Manufacturing Capacity Utilization

Manufacturing capacity utilization, measured as a 3MMA, has been in recessionary territory since April 2020. The latest data point for August is 69 percent, up from May’s 63 percent low, but down from the 76 percent level seen one year ago (Figure 2).

New Orders for Durable Goods

New orders for durable goods, an early indicator of consumer and business demand for U.S. manufactured goods, suffered a similar shock from the virus in March but has began to recover (Figure 3). The 3MMA dropped by more than 23 percent from February through May, from a peak of $246.4 billion to a low of $188.4 billion. Durable goods orders rose 11.1 percent from June to July to $210.2 billion, which is positive news for the economy. 


New Orders for Manufactured Products

The year-over-year growth rate of new orders for manufactured products as reported by the Census Bureau was slightly negative for most of 2019, then declined sharply in March 2020 (Figure 4). On a 3MMA basis, factory orders declined to $410.7 billion in June (nearly a 10-year low) but bounced back in July to $438.7 billion. 

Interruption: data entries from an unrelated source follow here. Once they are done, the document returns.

## src/rtl/reg_write_arbiter_if.sv

```systemverilog
// reg_write_arbiter_if: requester-side and register-side signals of the shared write port
//   req      per-requester write request
//   lock     per-requester hold-ownership request
//   wdata    requester i data at [i*WIDTH +: WIDTH]
//   gnt      one-hot write acknowledge for the current cycle
//   reg_din  data to the shared register din
//   reg_en   enable to the shared register
//   busy     port currently owned
//   owner_id index of the current owner
// modport master: requesters and register side (drives req/lock/wdata)
// modport slave:  the arbiter (drives gnt/reg_din/reg_en/busy/owner_id)
interface reg_write_arbiter_if #(
    parameter int NUM_REQ = 4,
    parameter int WIDTH   = 8
);
    localparam int IDW = (NUM_REQ > 1) ? $clog2(NUM_REQ) : 1;
    logic [NUM_REQ-1:0]       req;
    logic [NUM_REQ-1:0]       lock;
    logic [NUM_REQ*WIDTH-1:0] wdata;
    logic [NUM_REQ-1:0]       gnt;
    logic [WIDTH-1:0]         reg_din;
    logic                     reg_en;
    logic                     busy;
    logic [IDW-1:0]           owner_id;
    modport master (
        output req, lock, wdata,
        input  gnt, reg_din, reg_en, busy, owner_id
    );
    modport slave (
        input  req, lock, wdata,
        output gnt, reg_din, reg_en, busy, owner_id
    );
endinterface

```

## src/rtl/reg_write_arbiter.sv

```systemverilog
// reg_write_arbiter: round-robin owner of a shared register write port with lock and hold timeout
//   clk  system clock, rising edge
//   rst  asynchronous active-high reset
//   bus  reg_write_arbiter_if.slave: req/lock/wdata in; gnt/reg_din/reg_en/busy/owner_id out
module reg_write_arbiter #(
    parameter int NUM_REQ  = 4,
    parameter int WIDTH    = 8,
    parameter int MAX_HOLD = 4
) (
    input  logic               clk,
    input  logic               rst,
    reg_write_arbiter_if.slave bus
);
    localparam int IDW = (NUM_REQ > 1) ? $clog2(NUM_REQ) : 1;
    localparam int HW  = $clog2(MAX_HOLD + 1);

    typedef enum logic {IDLE, OWN} state_t;

    state_t           state, state_nxt;
    logic [IDW-1:0]   owner, owner_nxt;
    logic [IDW-1:0]   ptr, ptr_nxt;
    logic [HW-1:0]    hold_cnt, hold_nxt;
    logic [IDW-1:0]   win;
    logic             found;
    logic [IDW:0]     idx;
    logic             rel;
    logic [WIDTH-1:0] wd [NUM_REQ];

    for (genvar i = 0; i < NUM_REQ; i++) begin : g_wd
        assign wd[i] = bus.wdata[i*WIDTH +: WIDTH];
    end

    // ptr always holds (last owner + 1) mod NUM_REQ, or 0 after reset,
    // so one search serves both the IDLE and the OWN case.
    always_comb begin
        win   = ptr;
        found = 1'b0;
        idx   = '0;
        for (int k = 0; k < NUM_REQ; k++) begin
            idx = {1'b0, ptr} + (IDW+1)'(k);
            if (idx >= (IDW+1)'(NUM_REQ))
                idx = idx - (IDW+1)'(NUM_REQ);
            if (!found && bus.req[idx[IDW-1:0]]) begin
                found = 1'b1;
                win   = idx[IDW-1:0];
            end
        end
    end

    always_ff @(posedge clk or posedge rst) begin
        if (rst) begin
            state    <= IDLE;
            owner    <= '0;
            ptr      <= '0;
            hold_cnt <= '0;
        end else begin
            state    <= state_nxt;
            owner    <= owner_nxt;
            ptr      <= ptr_nxt;
            hold_cnt <= hold_nxt;
        end
    end

    always_comb begin
        state_nxt   = state;
        owner_nxt   = owner;
        ptr_nxt     = ptr;
        hold_nxt    = hold_cnt;
        bus.gnt     = '0;
        bus.reg_en  = 1'b0;
        bus.reg_din = '0;
        bus.busy    = state == OWN;
        // The hold limit counts cycles already owned, idle holds included.
        rel = !bus.lock[owner] || (hold_cnt == HW'(MAX_HOLD - 1));
        if (state == OWN) begin
            bus.gnt[owner] = bus.req[owner];
            bus.reg_en     = bus.req[owner];
            bus.reg_din    = bus.req[owner] ? wd[owner] : '0;
        end
        if (state == IDLE || rel) begin
            if (found) begin
                state_nxt = OWN;
                owner_nxt = win;
                ptr_nxt   = (win == IDW'(NUM_REQ - 1)) ? '0 : win + 1'b1;
                hold_nxt  = '0;
            end else begin
                state_nxt = IDLE;
            end
        end else begin
            hold_nxt = hold_cnt + 1'b1;
        end
    end

    assign bus.owner_id = owner;
endmodule

```

## src/flat_wrapper.sv

```systemverilog
// flat-port wrapper written by rule: the top's interface ports become plain ports
module reg_write_arbiter_flat 
#(
    parameter int NUM_REQ  = 4,
    parameter int WIDTH    = 8,
    parameter int MAX_HOLD = 4
)
  (clk, rst, bus_req, bus_lock, bus_wdata, bus_gnt, bus_reg_din, bus_reg_en, bus_busy, bus_owner_id);
  reg_write_arbiter_if #(.NUM_REQ(NUM_REQ), .WIDTH(WIDTH)) bus_i ();
  input  logic clk;
  input  logic rst;
  input wire logic [$bits(bus_i.req)-1:0] bus_req;
  input wire logic [$bits(bus_i.lock)-1:0] bus_lock;
  input wire logic [$bits(bus_i.wdata)-1:0] bus_wdata;
  output wire logic [$bits(bus_i.gnt)-1:0] bus_gnt;
  output wire logic [$bits(bus_i.reg_din)-1:0] bus_reg_din;
  output wire logic [$bits(bus_i.reg_en)-1:0] bus_reg_en;
  output wire logic [$bits(bus_i.busy)-1:0] bus_busy;
  output wire logic [$bits(bus_i.owner_id)-1:0] bus_owner_id;
  assign bus_i.req = bus_req;
  assign bus_i.lock = bus_lock;
  assign bus_i.wdata = bus_wdata;
  assign bus_gnt = bus_i.gnt;
  assign bus_reg_din = bus_i.reg_din;
  assign bus_reg_en = bus_i.reg_en;
  assign bus_busy = bus_i.busy;
  assign bus_owner_id = bus_i.owner_id;
  reg_write_arbiter #(.NUM_REQ(NUM_REQ), .WIDTH(WIDTH), .MAX_HOLD(MAX_HOLD)) u_core (.clk(clk), .rst(rst), .bus(bus_i));
endmodule
```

New Orders for Products Manufactured from Iron and Steel

Within the Census Bureau M3 manufacturing survey is a subsection for iron and steel products. Figure 5 shows the history of new orders for iron and steel products since January 2000 as a 3MMA. This year-over-year growth rate has also been negative since mid-2019, hitting a low of negtive 20 percent in May and currently at negative 14 percent in July. 

Inventories of Products Manufactured from Iron and Steel

Inventories of iron and steel products continued to decline since our last update, down 9.5 percent year-over-year to $19.008 billion in July, the lowest level since August 2017 (Figure 6).


The ISM Manufacturing Index

The Institute for Supply Management’s Manufacturing Index is a diffusion index; a value above 50 indicates that the manufacturing economy is expanding, while a value below 42.2 indicates a recession. As Figure 7 shows, the index measured as a 3MMA had declined well into contraction territory in April, May and June. The latest data for July and August indicate the manufacturing economy is no longer contracting and is now expanding. 

“The August PMI registered 56 percent (not a 3MMA), up 1.8 percentage points from the July reading of 54.2 percent. This figure indicates expansion in the overall economy for the fourth month in a row after a contraction in April, which ended a period of 131 consecutive months of growth,” said Timothy Fiore, chairman of ISM’s Manufacturing Business Survey Committee. “After the coronavirus (COVID-19) brought manufacturing activity to historic lows, the sector continued its recovery in August, the first full month of operations after supply chains restarted and adjustments were made for employees to return to work.”